Our book club met to discuss Defending Jacob the Friday before Mother’s Day, an interesting choice given the mother’s final decision regarding her son!
The book takes place in a small, supposedly family friendly enclave in New England. A 14-year-old boy is found murdered in the park and Andy Barber, the assistant district attorney is called to investigate the crime. He is also the narrator of the story. We learn about Andy’s dysfunctional family which includes a long history of violence through the paternal line. This impacts Andy so greatly that he denies the existence of his father ( who is in prison) and neglects to tell Laurie (his wife) and Jacob (their child) this part of his background. Would Laurie have married him if she had known? Did his denial of this genetic “murder gene” blind him to his son’s tendencies? The investigation finds that Andy’s son had been bullied by the murdered child. The children at Jacob’s school knew Jacob had issues…that kids and animals got hurt around him. Jacob’s mother had a sense that Jacob was different, but there were no therapeutic assessments/interventions for Jacob until he is charged with murder. The book is tightly written, documenting what happens in court and the family’s growing isolation from the neighbors and friends they had known since Jacob was a baby. There are some fascinating twists, and then a growing sense of horror as we learn, after the charges against Jacob have been dropped, that another child who Jacob has befriended has been killed. This is when the mother takes matters into her own hands.
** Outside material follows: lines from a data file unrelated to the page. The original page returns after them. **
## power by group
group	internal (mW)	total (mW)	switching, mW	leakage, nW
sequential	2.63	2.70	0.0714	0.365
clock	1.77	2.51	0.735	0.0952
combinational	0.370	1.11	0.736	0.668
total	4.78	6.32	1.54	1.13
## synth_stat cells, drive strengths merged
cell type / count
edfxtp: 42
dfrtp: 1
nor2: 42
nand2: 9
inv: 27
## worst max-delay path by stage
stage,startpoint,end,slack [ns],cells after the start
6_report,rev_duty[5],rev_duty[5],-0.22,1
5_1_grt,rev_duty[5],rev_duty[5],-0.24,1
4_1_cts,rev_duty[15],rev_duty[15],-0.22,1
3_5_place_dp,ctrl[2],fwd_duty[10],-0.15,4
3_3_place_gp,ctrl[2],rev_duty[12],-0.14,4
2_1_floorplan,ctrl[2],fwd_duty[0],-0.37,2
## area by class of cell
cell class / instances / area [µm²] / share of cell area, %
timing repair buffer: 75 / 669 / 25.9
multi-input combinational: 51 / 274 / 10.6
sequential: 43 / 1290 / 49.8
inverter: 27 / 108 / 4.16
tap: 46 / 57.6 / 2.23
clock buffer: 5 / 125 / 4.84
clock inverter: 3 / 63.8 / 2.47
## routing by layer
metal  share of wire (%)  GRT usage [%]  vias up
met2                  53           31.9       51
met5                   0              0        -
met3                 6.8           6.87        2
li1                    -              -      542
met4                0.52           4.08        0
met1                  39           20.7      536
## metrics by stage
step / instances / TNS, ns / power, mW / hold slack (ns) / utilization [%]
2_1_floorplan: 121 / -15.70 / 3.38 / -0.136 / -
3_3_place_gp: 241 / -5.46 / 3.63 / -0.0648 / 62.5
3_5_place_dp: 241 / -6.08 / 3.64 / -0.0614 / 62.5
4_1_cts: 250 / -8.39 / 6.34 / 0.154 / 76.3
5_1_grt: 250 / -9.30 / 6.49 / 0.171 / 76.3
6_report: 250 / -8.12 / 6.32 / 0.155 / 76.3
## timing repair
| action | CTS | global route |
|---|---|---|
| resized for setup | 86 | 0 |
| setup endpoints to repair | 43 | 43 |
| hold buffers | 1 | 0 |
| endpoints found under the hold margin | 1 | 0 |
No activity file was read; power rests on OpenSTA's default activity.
## config.mk

```make
export PLATFORM = sky130hd
export DESIGN_NAME = ntr_div_unit
export DESIGN_NICKNAME = d
export VERILOG_FILES = /design/src/rtl/ntr_pkg.sv /design/src/rtl/ntr_div_unit.sv
export SDC_FILE = /design/constraint.sdc
export NUM_CORES = 2
export LEC_CHECK = 0
export ABC_AREA = 1
export ABC_CLOCK_PERIOD_IN_PS = 2900
export BUFFER_PORTS_ARGS = -buffer_cell sky130_fd_sc_hd__buf_4
export CORE_MARGIN = 3
export CORE_UTILIZATION = 47
export DETAILED_ROUTE_END_ITERATION = 8
export GPL_TIMING_DRIVEN = 0
export RECOVER_POWER = 25
export SLEW_MARGIN = 10
export SYNTH_ARGS = -nofsm -noshare
export SYNTH_HDL_FRONTEND = slang
export SYNTH_SLANG_ARGS = --single-unit
```

## constraint.sdc

```tcl
create_clock -name aclk -period 2.9 [get_ports aclk]
set_clock_uncertainty 0.1 [all_clocks]
set_input_delay 0.145 -clock aclk [delete_from_list [all_inputs] [get_ports aclk]]
set_output_delay 0.145 -clock aclk [all_outputs]
set_load 0.02 [all_outputs]
```

## src/rtl/ntr_pkg.sv

```systemverilog
// Shared types, constants and arithmetic helpers for the thermal time response pipeline.
package ntr_pkg;

    localparam int TEMP_W = 15;
    localparam int LOG_FRAC_BITS = 16;
    localparam int F = LOG_FRAC_BITS;
    localparam int EXP_W = 4;
    localparam int LOG_W = EXP_W + F;
    localparam int MANT_W = 31;
    localparam int Q = MANT_W - 1;
    localparam int QW = F + 6;
    localparam int REM_W = LOG_W + F;
    localparam int NW = $clog2(F + 2);
    localparam int YW = F + 2;
    localparam int FW = 2 * F + 2;

    localparam logic [QW-1:0] Q_ONE = QW'(1) << F;
    localparam logic [QW-1:0] Q_LIM = QW'(F + 1) << F;
    localparam logic [YW-1:0] Y_TWO = YW'(2) << F;

    typedef enum logic [1:0] {
        ST_OK     = 2'd0,
        ST_RANGE  = 2'd1,
        ST_CONFIG = 2'd2
    } status_t;

    typedef enum logic [1:0] {
        REG_BASE = 2'd0,
        REG_OPT  = 2'd1,
        REG_MAX  = 2'd2
    } reg_index_t;

    typedef enum logic [1:0] {
        Y_EXP  = 2'd0,
        Y_ZERO = 2'd1,
        Y_TWO_SAT = 2'd2
    } ymode_t;

    typedef struct packed {
        status_t             status;
        logic [TEMP_W-1:0]   d;
    } ctx_t;

    typedef struct packed {
        ymode_t              mode;
        logic [NW-1:0]       n;
        ctx_t                ctx;
    } ectx_t;

    function automatic logic [63:0] isqrt64(input logic [63:0] v);
        logic [63:0] r;
        logic [63:0] t;
        r = '0;
        for (int i = 31; i >= 0; i--) begin
            t = r | (64'd1 << i);
            if (t * t <= v) begin
                r = t;
            end
        end
        return r;
    endfunction

    function automatic logic [F:1][MANT_W-1:0] exp_table();
        logic [F:1][MANT_W-1:0] tab;
        logic [63:0] c;
        c = isqrt64(64'd1 << 61);
        for (int j = 1; j <= F; j++) begin
            tab[j] = c[MANT_W-1:0];
            c = isqrt64(c << Q);
        end
        return tab;
    endfunction

    localparam logic [F:1][MANT_W-1:0] EXP_C = exp_table();

    // Returns the emitted fraction bit above the new mantissa.
    function automatic logic [MANT_W:0] log_square(input logic [MANT_W-1:0] m);
        logic [2*MANT_W-1:0] p;
        logic [MANT_W:0] s;
        p = (2*MANT_W)'(m) * (2*MANT_W)'(m);
        s = p[MANT_W+Q:Q];
        if (s[MANT_W]) begin
            return {1'b1, s[MANT_W:1]};
        end
        return {1'b0, s[MANT_W-1:0]};
    endfunction

    function automatic logic [MANT_W-1:0] exp_mul(input logic [MANT_W-1:0] y,
                                                 input logic [MANT_W-1:0] c);
        logic [2*MANT_W-1:0] p;
        p = (2*MANT_W)'(y) * (2*MANT_W)'(c);
        return p[MANT_W+Q-1:Q];
    endfunction

endpackage

```

## src/rtl/ntr_div_unit.sv

```systemverilog
// Pipelined restoring divider for the exponent quotient, one quotient bit per stage.
module ntr_div_unit
    import ntr_pkg::*;
(
    input  logic                aclk,
    input  logic                aresetn,
    input  logic                adv,
    input  logic                in_valid,
    input  logic [LOG_W-1:0]    in_mag,
    input  logic [LOG_W-1:0]    in_den,
    input  logic                in_neg,
    input  ctx_t                in_ctx,
    output logic                out_valid,
    output logic [QW-1:0]       out_q,
    output logic                out_neg,
    output ctx_t                out_ctx
);

    localparam int OVW = LOG_W + QW - F;
    localparam int SW = REM_W + QW;

    logic [QW:0]            valid_reg;
    logic [REM_W-1:0]       rem_reg [0:QW-1];
    logic [QW-1:0]          q_reg   [0:QW];
    logic [LOG_W-1:0]       den_reg [0:QW];
    logic                   neg_reg [0:QW];
    logic                   ovf_reg [0:QW];
    ctx_t                   ctx_reg [0:QW];

    logic                   ovf_next;
    logic [REM_W-1:0]       rem_next [1:QW-1];
    logic [QW-1:0]          q_next   [1:QW];
    logic [SW-1:0]          sub;

    assign ovf_next = OVW'(in_mag) >= (OVW'(in_den) << (QW - F));

    always_comb begin
        sub = '0;
        for (int s = 1; s < QW; s++) begin
            rem_next[s] = '0;
        end
        for (int s = 1; s <= QW; s++) begin
            sub = SW'(den_reg[s-1]) << (QW - s);
            q_next[s] = q_reg[s-1];
            if (SW'(rem_reg[s-1]) >= sub) begin
                q_next[s][QW-s] = 1'b1;
                if (s < QW) begin
                    rem_next[s] = rem_reg[s-1] - sub[REM_W-1:0];
                end
            end else if (s < QW) begin
                rem_next[s] = rem_reg[s-1];
            end
        end
    end

    always_ff @(posedge aclk) begin
        if (!aresetn) begin
            valid_reg <= '0;
        end else if (adv) begin
            valid_reg <= {valid_reg[QW-1:0], in_valid};
        end
    end

    always_ff @(posedge aclk) begin
        if (adv) begin
            rem_reg[0] <= {in_mag, F'(0)};
            q_reg[0]   <= '0;
            den_reg[0] <= in_den;
            neg_reg[0] <= in_neg;
            ovf_reg[0] <= ovf_next;
            ctx_reg[0] <= in_ctx;
            for (int s = 1; s <= QW; s++) begin
                q_reg[s]   <= q_next[s];
                den_reg[s] <= den_reg[s-1];
                neg_reg[s] <= neg_reg[s-1];
                ovf_reg[s] <= ovf_reg[s-1];
                ctx_reg[s] <= ctx_reg[s-1];
                if (s < QW) begin
                    rem_reg[s] <= rem_next[s];
                end
            end
        end
    end

    assign out_valid = valid_reg[QW];
    assign out_q     = ovf_reg[QW] ? '1 : q_reg[QW];
    assign out_neg   = neg_reg[QW];
    assign out_ctx   = ctx_reg[QW];

endmodule

```

# Word level (Yosys, flattened, before mapping)
# Memories as Yosys holds them, arrays and structs flattened.
# Cells that the tools add are included.
# Widths: inputs -> output; s select.
[word_totals]
regBits = 23
ramBits = 2195
word_cells = 97
n_memories = 6
in_bits = 62
[mem_list]
columns = ["name", "words", "word_bits", "rd", "rd_clocked_by_memory_dff", "wr", "line", "rtl"]
rows = [
  ["rem_reg", 22, 36, 22, 0, 22, "ntr_div_unit.sv:23", "logic [REM_W-1:0] rem_reg [0:QW-1];"],
  ["q_reg", 23, 22, 23, 0, 23, "ntr_div_unit.sv:24", "logic [QW-1:0] q_reg [0:QW];"],
  ["den_reg", 23, 20, 22, 0, 23, "ntr_div_unit.sv:25", "logic [LOG_W-1:0] den_reg [0:QW];"],
  ["ctx_reg", 23, 17, 23, 0, 23, "ntr_div_unit.sv:28", "ctx_t ctx_reg [0:QW];"],
  ["neg_reg", 23, 1, 23, 0, 23, "ntr_div_unit.sv:26", "logic neg_reg [0:QW];"],
  ["ovf_reg", 23, 1, 23, 0, 23, "ntr_div_unit.sv:27", "logic ovf_reg [0:QW];"],
]
[op_classes]
mux = 46
n_addsub = 21
n_lt_le_gt_ge = 23
[ops]
columns = ["op", "count"]
rows = [
  ["$mux 36", 21],
  ["$sub 36x36->36", 6],
  ["$ge 36x41->1", 1],
  ["$ge 36x40->1", 1],
  ["$ge 36x39->1", 1],
  ["$ge 36x38->1", 1],
  ["$ge 36x37->1", 1],
  ["$ge 36x20->1", 1],
  ["$ge 36x21->1", 1],
  ["$ge 36x22->1", 1],
  ["$ge 36x23->1", 1],
  ["$ge 36x24->1", 1],
  ["$ge 36x25->1", 1],
  ["$ge 36x26->1", 1],
  ["$ge 36x27->1", 1],
  ["$ge 36x28->1", 1],
  ["$ge 36x29->1", 1],
  ["$ge 36x30->1", 1],
  ["$ge 36x31->1", 1],
  ["$ge 36x32->1", 1],
  ["$ge 36x33->1", 1],
  ["$ge 36x34->1", 1],
  ["$ge 36x35->1", 1],
  ["$ge 36x36->1", 1],
  ["18 further kinds", 41],
]

# Longest topological paths before layout
# An unclocked memory read counts as a cell.
[logic_depth]
depth_word = 3
depth_mapped = 17

# Least setup slack after synthesis
# Ideal clock, no wire load.
[synth_timing]
path_kind = "reg-to-reg"
from = "mem den_reg[0][20] in the netlist's numbering"
to = "mem rem_reg[0][93] in the netlist's numbering (data pin)"
path_slack_ns = 0.540
path_stages_with_launch = 8
t_arrival_ns = 1.999
path_buffers = 1
period_less_slack_ns = 2.360
required_ns = 2.539
cell_sequence = "edfxtp_1 > ha_1 > fa_1 > o21ai_0 > nand3_2 > nand3_4 > buf_6 > o21ai_0"
[synth_rtl]
columns = ["element", "line"]
rows = [
  ["start, declared", "ntr_div_unit.sv:25"],
  ["end, declared", "ntr_div_unit.sv:23"],
]

==> summary.md <==
| Metric | Value |
|---|---|
| Depth of the worst hold-timing path | 1 |
| I/O pin total | a little over 100 |
| Fraction of the cycle the final worst path needs | 1.00 |
| Worst r2r src | rem_reg[1][205] |
| Die Width | between 400 and 500 um |
| Number of distinct library cell variants in the gate-level netlist after synthesis | 58 |
| TritonCTS clock tree | done |
| Die Footprint | around 200000 sq um |
| Number of placed instances, taps included | about 12000 |
| Worst R2R Setup Slack | -0.01 ns |
| Clock Tree Buf Depth | 3 |
| Length of routed met2 wiring | 106000 um |
| Clock insertion delay at the later pin of the skew report | roughly 0.84 ns |
| Min Tclk post-route | 2.91 ns |
| Family with the most delay on the worst path | simple AND/OR/NAND/NOR gates |
| Cell area after synthesis | 89500 sq um |
| Violated checks | hold timing, setup timing |
| Initial Util | 0.475 |
| Data arrival, critical path | about 3.4 ns |
| Core Footprint | 189000 sq um |
| Max IR drop VDD | 0.000618 V |
| Pins Over Slew Limit | 0 |
| H-tree depth reported by CTS | 4 |
| Delay of the slowest critical-path stage | 0.45 ns |
| Largest net degree at the start of global routing | 177 |
| Avg Inst Size Synth | approximately 9.6 sq um |
| Reg-to-Reg End | rem_reg[1][245] |
| Hold WC Path Type | in -> reg |
| Total leakage power | between 40 and 50 nW |
| Number of flip-flops and latches in the synthesized netlist | ~1700 |
| Buf+Inv Stages, Crit Path | 3 |
| Max-cap violations | 0 |
| Filler-free cell count of the finished design | around 12000 |
| HPWL after detailed placement | 176000 um |
| Max Freq | roughly 340 MHz |
| Result of the run | complete, but fails checks |
| Largest register FFs | between 500 and 600 |
| Final layout net count | a little over 10000 |
| Actual transition at the worst max-transition pin | ~1 ns |
| Final critical-path setup slack | -0.0108 ns |
| Amount of wire on met3 after detailed routing | between 10000 and 15000 um |
| Worst Hold End | ctx_reg[0][16] |
| Final hold violation count | around 130 |
| Total power after layout | 87.9 mW |
| FF-to-FF path depth | 11 |
| Area added between synthesis and finish | 13.7% |
| Post-CTS Hold Buffers | 120 |
| Cells after Synth | roughly 9400 |
| First DRT Iteration DRCs | 5297 |
| Final-report setup violation count | 2 |
| Peak fanout along the critical path | 10 |
| Proportion of layout cells with a drive suffix above 1 | 0.0695 |
| Cell at the slowest stage of the critical path | edfxtp_1 |
| Via count of the first global-routing pass | just over 60000 |
| Pre-CTS worst setup slack | -1.02 ns |
| First-pass GRT wire length | around 350000 um |
| Most frequently used flop master after synthesis | edfxtp_1 |
| Routed wire length | ~230000 um |
| Top Metal Used | met4 |
| Startpoint class of the critical path | flop |
| Max-Slew Margin vs Limit | 0.319 |
| Buffers added on ports | roughly 100 |
| Sequential share of the synthesized area | 0.572 |
| Per-cell routed wire length | 18.5 um |
| Count of flip-flops with a built-in enable after synthesis | 1690 |
| Cell Rows | about 160 |
| Router iterations before antenna repair | 6 |
| Y dimension of the die | 442 um |
| Origin of the worst min-delay path | adv |
| Clock transition at the register clock pins on the worst setup and hold paths after CTS | around 0.06 ns |
| Critical Path, Cell by Cell | ha_1 > nand2_1 > nor2_1 > and2_1 > nand4_1 > nand3_1 > inv_1 > nand3_2 > inv_2 > clkbuf_4 > a21oi_1 |
| Sinks on Clock Net | between 1500 and 2000 |
| Via-to-Cell Ratio | between 5 and 6 |
| Async SR Flop Fraction | 0 |
| RD Place Congestion | between 0.9 and 1 |
| Cts bufs inserted | between 150 and 200 |
| Via count of the routed design | about 65000 |
| Post-route DRC violation count | 0 |
| Total congestion overflow after global routing | 0 |
| M1 WL | roughly 110000 um |
| Post-Syn Nets | ~9900 |
| Initial antenna violation count | 6 |
| PD cells | about 860 nW/um^2 |
| Worst endpoint required time | about 3.4 ns |
| Warnings, synthesis | 0 |
| Number of filler cells placed in the layout | 17100 |
| Setup CP Type | reg -> reg |
| Unrepaired setup endpoints after global routing | yes |
| Final hold slack | -0.282 ns |
| Final ANT Viol Nets | 0 |
| Clk Tree Root Cell | clkbuf_16 |
| Endpoint kind of the worst setup timing path | flop |
| Aggregate global-route resource usage | 0.230 |
==> repair_timing <==
item / 4_1_cts / 5_1_grt
endpoints found under the hold margin: 215 / 133
buffers inserted: 8 / 21
pin swaps: 2 / 11
setup endpoints to repair: 262 / 418
gates resized for setup: 35 / 108
gates cloned: 1 / 1
==> metrics by stage <==
step                      area (sq um)   util  setup TNS [ns]
after floorplan                  89500      -               0
after CTS                       101000  0.537         -0.0221
final                           102000  0.540         -0.0111
after global routing            102000  0.540          -0.254
after global placement           93400  0.495               -
after detailed placement         93700  0.497         -276.27
==> final cells by class <==
| type | instances | area [sq um] | share of cell area |
|---|---|---|---|
| clock buffer | 215 | 4720 | 0.0464 |
| timing repair buffer | 263 | 2550 | 0.0251 |
| inverter | 1432 | 5380 | 0.0528 |
| buffer | 92 | 634 | 0.00623 |
| antenna | 4 | 10.0 | 0.0000983 |
| sequential | 1713 | 51200 | 0.503 |
| tap | 2495 | 3120 | 0.0307 |
| multi-input combinational | 6130 | 32700 | 0.322 |
| clock inverter | 121 | 1440 | 0.0141 |
==> where the power goes <==
group / switching [mW] / internal, mW
logic: 19.5 / 9.82
clock network: 9.95 / 13.5
registers: 2.80 / 32.3
total: 32.3 / 55.6
==> per-layer routing <==
layer  up-vias  GRT usage
met4         0     0.0659
li1      32300          -
met1     30600      0.329
met3       363     0.0287
met5         -          0
met2      1661      0.371
==> Yosys cell counts, types with 5 or more instances <==
cell / number / area [sq um]
buf_4: 17 / 128
a21o_1: 25 / 188
nor4_1: 23 / 144
a31oi_1: 5 / 31.3
nor3_1: 113 / 566
o21ai_2: 13 / 114
nand4_1: 213 / 1330
xor2_1: 141 / 1230
dfxtp_1: 23 / 460
xnor2_1: 137 / 1200
nand2_2: 10 / 62.6
buf_6: 16 / 180
or2_2: 33 / 206
nand3b_1: 53 / 398
a21boi_0: 16 / 120
nand4_2: 6 / 75.1
ha_1: 438 / 5480
nand2_1: 2559 / 9610
and2_1: 15 / 93.8
clkbuf_1: 15 / 56.3
fa_1: 21 / 420
buf_2: 42 / 210
o21a_1: 15 / 113
nor2_1: 757 / 2840
inv_1: 1420 / 5330
nand3_1: 473 / 2370
o21bai_1: 28 / 210
nor2_2: 7 / 43.8
o21ai_0: 386 / 1930
edfxtp_1: 1690 / 50700
a21oi_1: 529 / 2650
o21ai_1: 60 / 300
nand3_2: 12 / 120
inv_2: 12 / 45.0
a21oi_2: 6 / 52.6
==> cells in the final DEF, fill, tap and decap left out, types with 16 or more instances in the layout <==
master / count
nand2_1: 2548
edfxtp_1: 1690
inv_1: 1419
nor2_1: 743
a21oi_1: 509
nand3_1: 468
ha_1: 430
o21ai_0: 366
nand4_1: 213
clkbuf_16: 184
buf_4: 147
xor2_1: 141
xnor2_1: 137
dlygate4sd3_1: 120
nor3_1: 108
o21ai_1: 70
nand3b_1: 53
clkbuf_1: 39
clkinv_1: 35
or2_2: 33
buf_2: 32
clkinv_2: 29
o21bai_1: 28
a21o_1: 25
o21ai_2: 23
nor4_1: 23
dfxtp_1: 23
a21oi_2: 22
nand2_2: 19
nor2_2: 19
fa_1: 19
bufinv_16: 19
nand3_2: 16
buf_6: 16
==> cells by family after synthesis <==
group	count (synthesis)	share of synthesized area
simple gates	4301	0.203
fa+ha+maj	459	0.0659
buf+inv	1524	0.0668
compound gates	1092	0.0648
xor+xnor	278	0.0272
flops	1713	0.572
==> worst register-to-register path, delay by kind of cell (launching register included) <==
| kind | cells | cell delay, ns |
|---|---|---|
| adders and majority gates | 1 | 0.43 |
| DFF | 1 | 0.45 |
| and+or+nand+nor | 6 | 0.91 |
| buffers and inverters | 3 | 0.40 |
| AOI/OAI and AO/OA | 1 | 0.39 |
==> worst max-delay path by stage <==
stage | start | endpoint | depth (start not counted)
final | rem_reg[1][205] | rem_reg[1][245] | 11
after global routing | den_reg[6][35] | rem_reg[1][245] | 12
after CTS | den_reg[2][20] | rem_reg[0][239] | 9
after detailed placement | adv | q_reg[2][99] | 5
after global placement | adv | valid_reg[11] | 5
after floorplan | den_reg[0][20] | rem_reg[0][93] | 7
No activity file was read; power rests on OpenSTA's default activity.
This book raised many discussion points for us: the role of nature vs nurture, can genetics be overcome by diligent parenting? When are the parents absolved of responsibility for their child if they have tried to rear him in a morally responsible way? What causes some difficult children to mature past their maladaptive behaviors, and others not? Would you show support and caring to a fellow parent/friend whose child has been charged with a heinous crime? What happens when bullying behavior is known but not addressed by the adults in charge? How much of our teenagers lives do we really know?
While we might quibble over some not quite believable events ( would the dad really throw away the knife he found in Jacobs’ room….are these the behaviors of 14 year olds, or older children?), we found the book to be an engrossing read and an excellent discussion choice.